The ceiling was solid, with no gaps up to the air above like there were in the area where I’d grown up. Those were definitely shouts I heard echoing from the right. I heard clanks from behind, steel feet pounding against the steel ground. More shouts. They’d found the cycle.

I leaned up against the wall, shifting Megan’s weight, then pressed the button on my pen detonator. I was relieved to hear a pop from behind as the cycle’s fuel cell blew. The shouts rose. Maybe I’d caught a few of them in the blast; if I was really lucky they’d assume I was hiding somewhere near the wreckage and had tossed a grenade or something.

I hefted Megan, then took the left turn at the crossroads. Her blood had soaked my clothing. She was probably dead by—

No. I wouldn’t think about that. One foot in front of the other. Help was coming. Prof promised help was coming. It would come. Prof didn’t lie. Jonathan Phaedrus, founder of the Reckoners, a man I somehow understood. If there was anything in this world I felt I could trust, it was him.

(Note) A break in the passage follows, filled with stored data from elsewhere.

<file path="src/rtl/video_timing_gen.sv">
// Parametrised raster timing generator: pixel/line counters, syncs, visible/writable, SOF and vblank pulses, frame count.
// Optional raster interrupt is built only when VIDEO_TIMING_RASTER_IRQ_EN is defined.
module video_timing_gen #(
  parameter int H_ACTIVE  = 320,
  parameter int H_FP      = 8,
  parameter int H_SYNC    = 48,
  parameter int H_BP      = 24,
  parameter int V_ACTIVE  = 480,
  parameter int V_FP      = 10,
  parameter int V_SYNC    = 2,
  parameter int V_BP      = 33,
  parameter bit HSYNC_POL = 1'b0,
  parameter bit VSYNC_POL = 1'b0,
  parameter int CW        = 10,
  parameter int FRAME_W   = 8
) (
  input  logic               clk_12_5875,
  input  logic               rst,
  output logic [CW-1:0]      hcounter_o,
  output logic [CW-1:0]      vcounter_o,
  output logic               hsync_o,
  output logic               vsync_o,
  output logic               visible_o,
  output logic               writable_o,
  output logic               sof_o,
  output logic               vblank_start_o,
  output logic [FRAME_W-1:0] frame_count_o,
  input  logic [CW-1:0]      irq_line_i,
  input  logic               irq_en_i,
  input  logic               irq_ack_i,
  output logic               irq_o
);

  localparam int H_TOTAL = H_ACTIVE + H_FP + H_SYNC + H_BP;
  localparam int V_TOTAL = V_ACTIVE + V_FP + V_SYNC + V_BP;

  localparam logic [CW-1:0] H_LAST   = CW'(H_TOTAL - 1);
  localparam logic [CW-1:0] V_LAST   = CW'(V_TOTAL - 1);
  localparam logic [CW-1:0] H_ACT_C  = CW'(H_ACTIVE);
  localparam logic [CW-1:0] V_ACT_C  = CW'(V_ACTIVE);
  localparam logic [CW-1:0] HS_START = CW'(H_ACTIVE + H_FP);
  localparam logic [CW-1:0] HS_END   = CW'(H_ACTIVE + H_FP + H_SYNC);
  localparam logic [CW-1:0] VS_START = CW'(V_ACTIVE + V_FP);
  localparam logic [CW-1:0] VS_END   = CW'(V_ACTIVE + V_FP + V_SYNC);
  localparam logic          HS_ON    = HSYNC_POL;
  localparam logic          VS_ON    = VSYNC_POL;

  generate
    if ((H_TOTAL > (1 << CW)) || (V_TOTAL > (1 << CW)) ||
        (H_ACTIVE < 1) || (H_FP < 1) || (H_SYNC < 1) || (H_BP < 1) ||
        (V_ACTIVE < 1) || (V_FP < 1) || (V_SYNC < 1) || (V_BP < 1) ||
        (FRAME_W < 1)) begin : g_param_err
      $error("video_timing_gen: totals exceed 2^CW or a porch/sync width is zero");
    end
  endgenerate

  logic               started_q;
  logic [CW-1:0]      h_q, h_d;
  logic [CW-1:0]      v_q, v_d;
  logic [FRAME_W-1:0] fc_q, fc_d;
  logic               wrap_d;
  logic               hsync_q, hsync_d;
  logic               vsync_q, vsync_d;
  logic               visible_q, visible_d;
  logic               writable_q, writable_d;
  logic               sof_q, sof_d;
  logic               vbs_q, vbs_d;

  // Next-state counters; the first edge after reset loads (0,0) so frame 0 is shown but not announced.
  always_comb begin
    h_d    = h_q;
    v_d    = v_q;
    fc_d   = fc_q;
    wrap_d = 1'b0;
    if (!started_q) begin
      h_d = '0;
      v_d = '0;
    end else if (h_q == H_LAST) begin
      h_d = '0;
      if (v_q == V_LAST) begin
        v_d    = '0;
        fc_d   = fc_q + FRAME_W'(1);
        wrap_d = 1'b1;
      end else begin
        v_d = v_q + CW'(1);
      end
    end else begin
      h_d = h_q + CW'(1);
    end
  end

  // Flags derived from the next-state counters so they line up with the registered counters.
  always_comb begin
    hsync_d    = ((h_d >= HS_START) && (h_d < HS_END)) ? HS_ON : ~HS_ON;
    vsync_d    = ((v_d >= VS_START) && (v_d < VS_END)) ? VS_ON : ~VS_ON;
    visible_d  = (h_d < H_ACT_C) && (v_d < V_ACT_C);
    writable_d = (v_d >= V_ACT_C);
    sof_d      = wrap_d;
    vbs_d      = started_q && (h_d == '0) && (v_d == V_ACT_C);
  end

  // Timing state and registered outputs.
  always_ff @(posedge clk_12_5875 or posedge rst) begin
    if (rst) begin
      started_q  <= 1'b0;
      h_q        <= '0;
      v_q        <= '0;
      fc_q       <= '0;
      hsync_q    <= ~HS_ON;
      vsync_q    <= ~VS_ON;
      visible_q  <= 1'b0;
      writable_q <= 1'b1;
      sof_q      <= 1'b0;
      vbs_q      <= 1'b0;
    end else begin
      started_q  <= 1'b1;
      h_q        <= h_d;
      v_q        <= v_d;
      fc_q       <= fc_d;
      hsync_q    <= hsync_d;
      vsync_q    <= vsync_d;
      visible_q  <= visible_d;
      writable_q <= writable_d;
      sof_q      <= sof_d;
      vbs_q      <= vbs_d;
    end
  end

  assign hcounter_o     = h_q;
  assign vcounter_o     = v_q;
  assign frame_count_o  = fc_q;
  assign hsync_o        = hsync_q;
  assign vsync_o        = vsync_q;
  assign visible_o      = visible_q;
  assign writable_o     = writable_q;
  assign sof_o          = sof_q;
  assign vblank_start_o = vbs_q;

`ifdef VIDEO_TIMING_RASTER_IRQ_EN
  logic irq_q, irq_d;
  logic irq_set_d;

  // Sticky raster interrupt; a set in the same cycle as an ack takes priority.
  always_comb begin
    irq_set_d = irq_en_i && (h_d == '0) && (v_d == irq_line_i);
    if (irq_set_d) begin
      irq_d = 1'b1;
    end else if (irq_ack_i) begin
      irq_d = 1'b0;
    end else begin
      irq_d = irq_q;
    end
  end

  // Raster interrupt register.
  always_ff @(posedge clk_12_5875 or posedge rst) begin
    if (rst) begin
      irq_q <= 1'b0;
    end else begin
      irq_q <= irq_d;
    end
  end

  assign irq_o = irq_q;
`else
  logic irq_unused;
  assign irq_unused = ^{irq_line_i, irq_en_i, irq_ack_i};
  assign irq_o      = 1'b0;
`endif

`ifdef SIM
  // Frame trace for simulation builds only.
  always_ff @(posedge clk_12_5875) begin
    if (sof_q) begin
      $display("%0t video_timing_gen sof frame_count=%0d", $time, fc_q);
    end
  end
`endif

endmodule

</file>
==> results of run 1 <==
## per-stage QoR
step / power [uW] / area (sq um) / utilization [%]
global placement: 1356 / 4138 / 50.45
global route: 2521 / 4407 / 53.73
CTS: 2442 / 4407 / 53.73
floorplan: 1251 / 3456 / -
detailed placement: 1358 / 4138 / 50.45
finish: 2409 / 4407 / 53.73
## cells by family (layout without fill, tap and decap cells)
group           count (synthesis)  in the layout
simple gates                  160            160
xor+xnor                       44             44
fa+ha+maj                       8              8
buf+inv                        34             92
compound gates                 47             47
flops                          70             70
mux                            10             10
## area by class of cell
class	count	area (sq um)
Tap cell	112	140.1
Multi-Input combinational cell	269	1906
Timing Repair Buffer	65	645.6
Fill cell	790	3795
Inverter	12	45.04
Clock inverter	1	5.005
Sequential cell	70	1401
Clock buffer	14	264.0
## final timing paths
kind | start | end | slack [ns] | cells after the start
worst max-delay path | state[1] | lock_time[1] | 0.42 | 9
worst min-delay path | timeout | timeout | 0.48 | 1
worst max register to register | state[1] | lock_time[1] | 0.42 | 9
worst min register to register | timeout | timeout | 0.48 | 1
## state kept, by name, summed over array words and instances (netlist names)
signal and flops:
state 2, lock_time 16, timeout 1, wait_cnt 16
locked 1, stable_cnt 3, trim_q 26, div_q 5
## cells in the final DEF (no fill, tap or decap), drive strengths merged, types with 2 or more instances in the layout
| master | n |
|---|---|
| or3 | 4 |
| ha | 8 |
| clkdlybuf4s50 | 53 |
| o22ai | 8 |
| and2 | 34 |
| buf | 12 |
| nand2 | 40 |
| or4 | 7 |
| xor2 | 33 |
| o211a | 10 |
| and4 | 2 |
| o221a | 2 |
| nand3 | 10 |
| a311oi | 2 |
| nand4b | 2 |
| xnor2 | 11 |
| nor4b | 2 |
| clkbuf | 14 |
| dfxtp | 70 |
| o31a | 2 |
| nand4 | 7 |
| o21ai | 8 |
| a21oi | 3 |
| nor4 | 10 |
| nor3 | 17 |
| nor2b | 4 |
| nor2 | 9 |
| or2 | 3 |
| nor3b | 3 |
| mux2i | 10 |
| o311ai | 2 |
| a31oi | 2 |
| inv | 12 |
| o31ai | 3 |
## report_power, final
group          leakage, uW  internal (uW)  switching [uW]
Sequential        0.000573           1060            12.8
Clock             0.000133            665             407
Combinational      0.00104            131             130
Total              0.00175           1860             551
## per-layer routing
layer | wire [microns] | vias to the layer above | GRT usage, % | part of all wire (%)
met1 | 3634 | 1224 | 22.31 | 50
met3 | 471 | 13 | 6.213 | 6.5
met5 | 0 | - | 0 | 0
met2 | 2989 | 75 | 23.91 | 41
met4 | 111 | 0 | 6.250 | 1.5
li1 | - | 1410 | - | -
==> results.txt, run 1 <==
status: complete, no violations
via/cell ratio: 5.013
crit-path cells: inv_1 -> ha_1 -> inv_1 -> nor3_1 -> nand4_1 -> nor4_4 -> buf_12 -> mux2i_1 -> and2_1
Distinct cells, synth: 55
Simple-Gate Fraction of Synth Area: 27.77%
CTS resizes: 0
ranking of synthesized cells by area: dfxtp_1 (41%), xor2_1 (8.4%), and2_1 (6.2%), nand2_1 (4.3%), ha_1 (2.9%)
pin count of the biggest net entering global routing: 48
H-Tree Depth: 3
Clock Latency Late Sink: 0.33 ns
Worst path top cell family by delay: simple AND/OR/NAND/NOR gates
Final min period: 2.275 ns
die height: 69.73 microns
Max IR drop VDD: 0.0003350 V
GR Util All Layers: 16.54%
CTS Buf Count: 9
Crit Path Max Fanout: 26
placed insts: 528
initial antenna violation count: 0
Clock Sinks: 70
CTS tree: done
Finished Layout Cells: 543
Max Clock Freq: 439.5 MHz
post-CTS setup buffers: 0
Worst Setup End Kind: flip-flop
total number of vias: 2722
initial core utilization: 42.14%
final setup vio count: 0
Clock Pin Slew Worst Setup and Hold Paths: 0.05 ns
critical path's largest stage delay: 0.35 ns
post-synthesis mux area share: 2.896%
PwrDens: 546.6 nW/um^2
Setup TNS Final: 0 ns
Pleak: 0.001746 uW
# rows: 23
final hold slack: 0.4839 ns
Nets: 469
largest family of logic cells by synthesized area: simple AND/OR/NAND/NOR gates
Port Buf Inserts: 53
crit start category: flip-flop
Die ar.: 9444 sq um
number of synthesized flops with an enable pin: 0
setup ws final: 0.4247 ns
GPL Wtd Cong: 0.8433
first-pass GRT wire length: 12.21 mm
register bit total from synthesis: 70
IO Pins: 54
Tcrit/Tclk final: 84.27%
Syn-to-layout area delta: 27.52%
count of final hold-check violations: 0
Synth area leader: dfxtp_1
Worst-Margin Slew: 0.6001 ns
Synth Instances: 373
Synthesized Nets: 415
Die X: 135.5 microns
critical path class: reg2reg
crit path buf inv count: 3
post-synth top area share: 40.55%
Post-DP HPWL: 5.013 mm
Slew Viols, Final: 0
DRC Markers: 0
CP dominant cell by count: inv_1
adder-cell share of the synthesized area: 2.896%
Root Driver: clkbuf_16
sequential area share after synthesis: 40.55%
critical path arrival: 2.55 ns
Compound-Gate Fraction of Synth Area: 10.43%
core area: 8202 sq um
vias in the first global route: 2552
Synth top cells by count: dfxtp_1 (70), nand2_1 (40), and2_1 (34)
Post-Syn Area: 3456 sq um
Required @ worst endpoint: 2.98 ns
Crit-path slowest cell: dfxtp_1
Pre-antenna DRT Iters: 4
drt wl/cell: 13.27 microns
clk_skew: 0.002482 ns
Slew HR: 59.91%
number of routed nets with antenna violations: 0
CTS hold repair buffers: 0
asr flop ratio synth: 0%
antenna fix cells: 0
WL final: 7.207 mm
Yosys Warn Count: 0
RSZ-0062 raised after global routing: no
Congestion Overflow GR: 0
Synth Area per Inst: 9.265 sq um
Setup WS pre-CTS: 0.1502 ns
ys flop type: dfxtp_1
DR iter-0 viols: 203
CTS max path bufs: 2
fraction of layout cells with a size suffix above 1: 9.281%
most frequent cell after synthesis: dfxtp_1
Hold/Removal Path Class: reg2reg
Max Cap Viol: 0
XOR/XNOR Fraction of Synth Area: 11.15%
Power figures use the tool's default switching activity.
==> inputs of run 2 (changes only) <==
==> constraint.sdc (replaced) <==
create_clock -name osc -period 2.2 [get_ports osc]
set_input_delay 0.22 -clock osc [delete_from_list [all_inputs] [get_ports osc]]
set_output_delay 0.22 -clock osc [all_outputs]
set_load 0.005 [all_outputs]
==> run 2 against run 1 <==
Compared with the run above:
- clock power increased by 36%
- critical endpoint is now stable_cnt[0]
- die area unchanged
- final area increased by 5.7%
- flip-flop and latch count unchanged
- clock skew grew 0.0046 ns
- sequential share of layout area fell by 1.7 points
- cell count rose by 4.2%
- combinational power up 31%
===== src/rtl/prv_trap_sequencer.sv =====
// Trap/return sequencer for the privilege block: IDLE -> FLUSH (intr until
// pipe_clear) -> COMMIT (one-cycle CSR strobes) -> IDLE; mret via a one-cycle RET.
// Ports: exception/interrupt flags, CSR state, epc/badaddr, ret, pipe_clear in;
// intr, CSR write strobes and next values out. mip mirror runs independently.
module prv_trap_sequencer
  import machine_mode_types_pkg::*;
#(
  parameter int unsigned RMGMT_W    = 2,
  parameter int unsigned RMGMT_BASE = 24
) (
  input  logic               CLK,
  input  logic               nRST,
  input  logic               fault_insn,
  input  logic               mal_insn,
  input  logic               illegal_insn,
  input  logic               fault_l,
  input  logic               mal_l,
  input  logic               fault_s,
  input  logic               mal_s,
  input  logic               breakpoint,
  input  logic               env_m,
  input  logic               ex_rmgmt,
  input  logic [RMGMT_W-1:0] ex_rmgmt_cause,
  input  logic               ext_int,
  input  logic               soft_int,
  input  logic               timer_int,
  input  logic [2:0]         mie_en,
  input  logic               mstatus_mie,
  input  logic               mstatus_mpie,
  input  logic [31:0]        epc,
  input  logic [31:0]        badaddr,
  input  logic               ret,
  input  logic               pipe_clear,
  output logic               intr,
  output logic               mcause_rup,
  output logic               mepc_rup,
  output logic               mbadaddr_rup,
  output logic               mstatus_rup,
  output logic               mip_rup,
  output logic [31:0]        mcause_next,
  output logic [31:0]        mepc_next,
  output logic [31:0]        mbadaddr_next,
  output logic               mstatus_mie_next,
  output logic               mstatus_mpie_next,
  output logic [2:0]         mip_next
);

  logic              trap_vld;
  logic              trap_is_int;
  logic [CODE_W-1:0] trap_code;
  logic              trap_bad_vld;

  prv_trap_prio #(
    .RMGMT_W    (RMGMT_W),
    .RMGMT_BASE (RMGMT_BASE)
  ) u_prio (
    .fault_insn_i     (fault_insn),
    .mal_insn_i       (mal_insn),
    .illegal_insn_i   (illegal_insn),
    .breakpoint_i     (breakpoint),
    .env_m_i          (env_m),
    .mal_l_i          (mal_l),
    .fault_l_i        (fault_l),
    .mal_s_i          (mal_s),
    .fault_s_i        (fault_s),
    .ex_rmgmt_i       (ex_rmgmt),
    .ex_rmgmt_cause_i (ex_rmgmt_cause),
    .ext_int_i        (ext_int),
    .soft_int_i       (soft_int),
    .timer_int_i      (timer_int),
    .mie_en_i         (mie_en),
    .mstatus_mie_i    (mstatus_mie),
    .vld_o            (trap_vld),
    .is_int_o         (trap_is_int),
    .code_o           (trap_code),
    .badaddr_vld_o    (trap_bad_vld)
  );

  trap_state_t state_q, state_d;
  logic        latch_en;

  logic [31:0] cause_q;
  logic [31:0] epc_q;
  logic [31:0] badaddr_q;
  logic        bad_vld_q;
  logic [2:0]  mip_q;
  logic        mip_rup_q;

  // Next state. Only IDLE samples events; anything arriving mid-sequence is
  // dropped and will be re-raised by the pipeline.
  always_comb begin
    state_d  = state_q;
    latch_en = 1'b0;
    unique case (state_q)
      IDLE: begin
        if (trap_vld) begin
          state_d  = FLUSH;
          latch_en = 1'b1;
        end else if (ret) begin
          state_d = RET;
        end
      end
      FLUSH:   if (pipe_clear) state_d = COMMIT;
      COMMIT:  state_d = IDLE;
      RET:     state_d = IDLE;
      default: state_d = IDLE;
    endcase
  end

  // Outputs decoded from the registered state, so intr and strobes are glitch-free
  // and drop immediately on async reset.
  always_comb begin
    intr              = 1'b0;
    mcause_rup        = 1'b0;
    mepc_rup          = 1'b0;
    mbadaddr_rup      = 1'b0;
    mstatus_rup       = 1'b0;
    mstatus_mie_next  = 1'b0;
    mstatus_mpie_next = 1'b0;
    unique case (state_q)
      FLUSH: intr = 1'b1;
      COMMIT: begin
        mcause_rup        = 1'b1;
        mepc_rup          = 1'b1;
        mstatus_rup       = 1'b1;
        mbadaddr_rup      = bad_vld_q;
        // Push the interrupt-enable stack: mpie <- mie, mie <- 0.
        mstatus_mpie_next = mstatus_mie;
        mstatus_mie_next  = 1'b0;
      end
      RET: begin
        // Pop the stack: mie <- mpie, mpie <- 1.
        mstatus_rup       = 1'b1;
        mstatus_mie_next  = mstatus_mpie;
        mstatus_mpie_next = 1'b1;
      end
      default: ;
    endcase
  end

  always_ff @(posedge CLK or negedge nRST) begin
    if (!nRST) begin
      state_q   <= IDLE;
      cause_q   <= '0;
      epc_q     <= '0;
      badaddr_q <= '0;
      bad_vld_q <= 1'b0;
    end else begin
      state_q <= state_d;
      if (latch_en) begin
        cause_q   <= {trap_is_int, trap_code};
        epc_q     <= align_epc(epc);
        badaddr_q <= badaddr;
        bad_vld_q <= trap_bad_vld;
      end
    end
  end

  // mip mirror: registered copy of the raw lines, strobe on any change.
  always_ff @(posedge CLK or negedge nRST) begin
    if (!nRST) begin
      mip_q     <= '0;
      mip_rup_q <= 1'b0;
    end else begin
      mip_q     <= {ext_int, timer_int, soft_int};
      mip_rup_q <= ({ext_int, timer_int, soft_int} != mip_q);
    end
  end

  assign mcause_next   = cause_q;
  assign mepc_next     = epc_q;
  assign mbadaddr_next = badaddr_q;
  assign mip_next      = mip_q;
  assign mip_rup       = mip_rup_q;

endmodule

I walked a good five minutes before I was forced to pull up short. The tunnel in front of me ended in a flat wall of steel. Dead end. I glanced over my shoulder to see flashlights and shadows moving. No escape that way.

The corridor around me was wide, maybe twenty paces across, and tall. There was some old construction equipment on the ground, though most of it looked to have been picked over by opportunists. There were a few heaps of broken bricks and cinder blocks. Someone had been building more rooms down here recently. Well, those might provide some cover.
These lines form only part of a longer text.